报告人简介：雷党愿，香港城市大学副教授，国家优秀青年科学基金（港澳）获得者，长期专注低维材料及结构纳米光子学基础研究及其在能量转换、光电子器件以及生物光子学方面的应用研究。西北大学物理学学士，香港中文大学物理学硕士，伦敦帝国理工学院物理学博士，师从世界知名纳米光子学研究专家Stefan Maier教授，并与超构材料和变换光学创始人Sir John Pendry教授长期合作。共发表学术论文138篇，其中45篇文章影响因子大于10，包括2篇Nature Communications，3篇Light: Science & Applications, 3篇Physical Review Letters，12篇Advanced Materials和Advanced Functional Materials，14篇Nano Letters和ACS Nano等。
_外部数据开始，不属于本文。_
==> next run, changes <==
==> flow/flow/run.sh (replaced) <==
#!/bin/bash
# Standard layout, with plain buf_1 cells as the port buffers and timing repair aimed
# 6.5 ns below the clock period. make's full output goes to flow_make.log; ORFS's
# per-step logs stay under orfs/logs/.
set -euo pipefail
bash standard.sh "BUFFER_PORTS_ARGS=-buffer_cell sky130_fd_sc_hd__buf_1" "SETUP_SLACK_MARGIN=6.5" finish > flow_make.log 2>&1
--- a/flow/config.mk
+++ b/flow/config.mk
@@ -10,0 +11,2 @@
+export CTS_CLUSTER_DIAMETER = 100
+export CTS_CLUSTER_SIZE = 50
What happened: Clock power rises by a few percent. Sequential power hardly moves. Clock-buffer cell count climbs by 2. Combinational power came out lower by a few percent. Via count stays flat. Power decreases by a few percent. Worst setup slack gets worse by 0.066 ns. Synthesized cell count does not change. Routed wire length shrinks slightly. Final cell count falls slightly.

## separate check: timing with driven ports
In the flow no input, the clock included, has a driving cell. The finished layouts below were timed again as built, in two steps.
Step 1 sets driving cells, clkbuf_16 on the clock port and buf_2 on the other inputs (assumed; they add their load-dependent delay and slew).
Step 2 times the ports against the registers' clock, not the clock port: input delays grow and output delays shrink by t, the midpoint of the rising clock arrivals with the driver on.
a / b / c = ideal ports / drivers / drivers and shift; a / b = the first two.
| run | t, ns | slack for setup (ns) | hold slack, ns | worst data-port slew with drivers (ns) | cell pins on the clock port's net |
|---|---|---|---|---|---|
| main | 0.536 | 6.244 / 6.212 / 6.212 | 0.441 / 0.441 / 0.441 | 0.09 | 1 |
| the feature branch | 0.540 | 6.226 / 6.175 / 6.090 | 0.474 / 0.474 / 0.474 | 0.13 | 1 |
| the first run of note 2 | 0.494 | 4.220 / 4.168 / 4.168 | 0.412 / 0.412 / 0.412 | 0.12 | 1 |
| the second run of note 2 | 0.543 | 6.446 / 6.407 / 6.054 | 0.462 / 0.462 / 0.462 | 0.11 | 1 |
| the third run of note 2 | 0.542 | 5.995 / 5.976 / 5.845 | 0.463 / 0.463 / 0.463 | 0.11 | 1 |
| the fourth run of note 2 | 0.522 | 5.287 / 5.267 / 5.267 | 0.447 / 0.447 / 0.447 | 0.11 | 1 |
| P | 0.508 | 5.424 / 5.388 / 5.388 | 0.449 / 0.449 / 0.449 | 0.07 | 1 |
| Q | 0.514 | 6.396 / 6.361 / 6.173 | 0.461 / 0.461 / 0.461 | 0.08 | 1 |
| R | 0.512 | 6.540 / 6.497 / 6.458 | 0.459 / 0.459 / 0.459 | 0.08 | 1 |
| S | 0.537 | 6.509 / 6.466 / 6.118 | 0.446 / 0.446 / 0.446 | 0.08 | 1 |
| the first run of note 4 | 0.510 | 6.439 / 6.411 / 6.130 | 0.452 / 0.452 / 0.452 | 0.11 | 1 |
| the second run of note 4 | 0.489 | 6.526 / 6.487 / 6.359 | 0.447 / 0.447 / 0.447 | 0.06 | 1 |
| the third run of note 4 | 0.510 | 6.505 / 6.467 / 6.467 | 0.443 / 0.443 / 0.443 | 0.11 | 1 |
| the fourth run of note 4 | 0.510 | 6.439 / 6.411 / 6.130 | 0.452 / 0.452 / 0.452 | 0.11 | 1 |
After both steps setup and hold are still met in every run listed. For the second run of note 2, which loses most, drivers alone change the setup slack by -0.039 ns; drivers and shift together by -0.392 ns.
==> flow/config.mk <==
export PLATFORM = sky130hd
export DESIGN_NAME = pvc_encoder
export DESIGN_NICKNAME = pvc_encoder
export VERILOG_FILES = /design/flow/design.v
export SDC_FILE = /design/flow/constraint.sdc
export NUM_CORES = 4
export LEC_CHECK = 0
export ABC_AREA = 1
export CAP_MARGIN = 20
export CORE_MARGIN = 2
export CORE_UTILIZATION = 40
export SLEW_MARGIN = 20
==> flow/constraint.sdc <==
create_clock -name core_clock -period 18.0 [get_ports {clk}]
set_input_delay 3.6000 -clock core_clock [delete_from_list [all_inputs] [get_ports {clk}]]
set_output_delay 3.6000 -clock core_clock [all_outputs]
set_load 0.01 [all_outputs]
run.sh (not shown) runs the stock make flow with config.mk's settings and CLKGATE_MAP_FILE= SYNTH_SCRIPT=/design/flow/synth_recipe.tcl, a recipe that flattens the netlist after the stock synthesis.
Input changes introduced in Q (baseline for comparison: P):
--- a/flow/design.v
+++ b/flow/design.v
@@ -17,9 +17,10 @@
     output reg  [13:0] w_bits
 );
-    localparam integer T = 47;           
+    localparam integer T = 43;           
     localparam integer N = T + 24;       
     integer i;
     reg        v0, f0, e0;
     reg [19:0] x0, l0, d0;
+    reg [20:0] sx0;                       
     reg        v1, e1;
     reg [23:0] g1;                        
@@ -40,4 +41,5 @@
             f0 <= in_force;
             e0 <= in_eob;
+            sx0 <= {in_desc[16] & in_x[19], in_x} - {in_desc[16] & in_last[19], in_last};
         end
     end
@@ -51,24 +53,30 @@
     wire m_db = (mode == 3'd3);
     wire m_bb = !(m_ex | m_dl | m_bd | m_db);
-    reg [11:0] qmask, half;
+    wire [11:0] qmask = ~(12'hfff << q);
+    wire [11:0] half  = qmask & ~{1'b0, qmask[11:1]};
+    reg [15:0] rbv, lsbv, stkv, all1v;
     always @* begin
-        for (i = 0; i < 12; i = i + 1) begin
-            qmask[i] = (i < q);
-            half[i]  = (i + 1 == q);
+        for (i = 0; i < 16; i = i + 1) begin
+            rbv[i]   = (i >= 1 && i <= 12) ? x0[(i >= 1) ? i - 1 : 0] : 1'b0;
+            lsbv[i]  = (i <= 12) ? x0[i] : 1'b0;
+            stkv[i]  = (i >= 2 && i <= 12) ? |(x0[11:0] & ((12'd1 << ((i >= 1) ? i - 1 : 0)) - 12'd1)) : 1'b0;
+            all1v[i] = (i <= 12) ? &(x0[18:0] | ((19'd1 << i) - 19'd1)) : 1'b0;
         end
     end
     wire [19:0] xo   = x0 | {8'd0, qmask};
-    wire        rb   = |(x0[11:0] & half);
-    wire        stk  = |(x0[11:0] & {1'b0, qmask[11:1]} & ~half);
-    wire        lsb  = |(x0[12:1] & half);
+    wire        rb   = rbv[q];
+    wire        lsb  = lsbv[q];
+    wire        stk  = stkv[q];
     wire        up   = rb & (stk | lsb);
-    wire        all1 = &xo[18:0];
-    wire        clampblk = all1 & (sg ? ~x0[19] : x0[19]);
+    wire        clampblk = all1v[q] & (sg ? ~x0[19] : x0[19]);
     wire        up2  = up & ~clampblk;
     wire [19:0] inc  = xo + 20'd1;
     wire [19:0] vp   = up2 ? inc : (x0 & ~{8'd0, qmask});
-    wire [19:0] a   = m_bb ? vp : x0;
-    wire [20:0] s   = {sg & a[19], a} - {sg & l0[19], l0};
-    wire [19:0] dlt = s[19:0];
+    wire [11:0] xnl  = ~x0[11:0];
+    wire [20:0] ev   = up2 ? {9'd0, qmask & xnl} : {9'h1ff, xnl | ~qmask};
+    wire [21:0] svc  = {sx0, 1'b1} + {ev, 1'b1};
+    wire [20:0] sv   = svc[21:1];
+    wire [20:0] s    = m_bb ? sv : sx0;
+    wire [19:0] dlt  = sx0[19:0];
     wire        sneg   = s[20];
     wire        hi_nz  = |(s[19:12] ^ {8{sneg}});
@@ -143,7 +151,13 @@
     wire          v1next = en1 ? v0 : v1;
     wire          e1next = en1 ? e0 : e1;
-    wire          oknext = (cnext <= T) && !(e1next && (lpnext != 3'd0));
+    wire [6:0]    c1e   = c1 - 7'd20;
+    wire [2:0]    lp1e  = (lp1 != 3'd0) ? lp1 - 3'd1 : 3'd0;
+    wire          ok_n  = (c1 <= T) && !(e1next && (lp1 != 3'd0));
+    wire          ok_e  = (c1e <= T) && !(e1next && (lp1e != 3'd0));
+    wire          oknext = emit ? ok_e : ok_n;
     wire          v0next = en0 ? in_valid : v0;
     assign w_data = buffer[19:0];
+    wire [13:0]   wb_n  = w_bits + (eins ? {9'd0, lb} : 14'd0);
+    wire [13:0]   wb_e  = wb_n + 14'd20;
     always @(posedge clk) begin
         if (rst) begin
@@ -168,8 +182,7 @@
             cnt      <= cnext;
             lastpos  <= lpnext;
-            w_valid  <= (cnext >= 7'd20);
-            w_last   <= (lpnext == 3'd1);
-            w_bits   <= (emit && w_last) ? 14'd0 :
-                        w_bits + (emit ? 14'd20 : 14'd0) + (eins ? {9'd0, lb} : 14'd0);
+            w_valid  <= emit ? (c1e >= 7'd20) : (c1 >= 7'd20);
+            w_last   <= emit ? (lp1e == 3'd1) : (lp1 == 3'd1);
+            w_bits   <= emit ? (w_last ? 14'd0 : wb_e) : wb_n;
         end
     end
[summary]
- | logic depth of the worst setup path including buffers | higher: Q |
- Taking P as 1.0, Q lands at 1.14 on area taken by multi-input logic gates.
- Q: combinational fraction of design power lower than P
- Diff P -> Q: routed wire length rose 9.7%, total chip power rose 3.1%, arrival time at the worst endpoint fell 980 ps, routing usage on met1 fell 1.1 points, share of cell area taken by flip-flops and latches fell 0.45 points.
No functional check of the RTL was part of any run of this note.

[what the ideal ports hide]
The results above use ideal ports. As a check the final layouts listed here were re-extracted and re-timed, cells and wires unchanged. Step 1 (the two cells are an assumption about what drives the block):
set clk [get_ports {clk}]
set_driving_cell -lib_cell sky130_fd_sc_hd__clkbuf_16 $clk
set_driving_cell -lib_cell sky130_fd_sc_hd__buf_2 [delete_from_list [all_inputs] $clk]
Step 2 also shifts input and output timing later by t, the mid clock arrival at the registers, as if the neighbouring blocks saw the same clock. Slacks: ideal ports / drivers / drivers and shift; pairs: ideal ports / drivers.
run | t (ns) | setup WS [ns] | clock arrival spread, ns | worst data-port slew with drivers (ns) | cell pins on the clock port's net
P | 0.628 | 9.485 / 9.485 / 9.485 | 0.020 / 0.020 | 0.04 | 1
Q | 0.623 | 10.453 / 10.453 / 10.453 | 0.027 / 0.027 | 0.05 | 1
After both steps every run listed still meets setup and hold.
内容摘要：Optical cavities (or resonators) are man-made structures that can confine light in space in the form of standing waves, with certain resonance frequencies and enhanced light-matter interaction. Probably the earliest developed cavity system is a pair of mirrors, termed Fabry–Pérot cavity, which is an indispensable component of lasers and some interferometers. While such cavities at the macro-scale are useful for many optical devices, they really become shining at the micro-scale, typically including optical microcavities made of low-loss dielectric materials and plasmonic nanocavities comprised of resonant metallic nanostructures. In this talk, I will show our recent research on using dielectric microcavities to construct water-proof, two-photon-pumped perovskite microlasers (Nature Communications 2020, 11, 1192) and applying plasmonic nanocavities to boost the intrinsically weak second-harmonic generation process of noble metals (Nature Communications 2021, 12, 4326). Finally, I will discuss how to employ Mie-resonant dielectric nanostructures to realize fluorescence-mediated smart radiative cooling that can cool down an object below the ambient temperature without air conditioning (Advanced Materials 2020, 32, 1906751, highlight as Editor’s Choice in Science 2020, 370, 1287).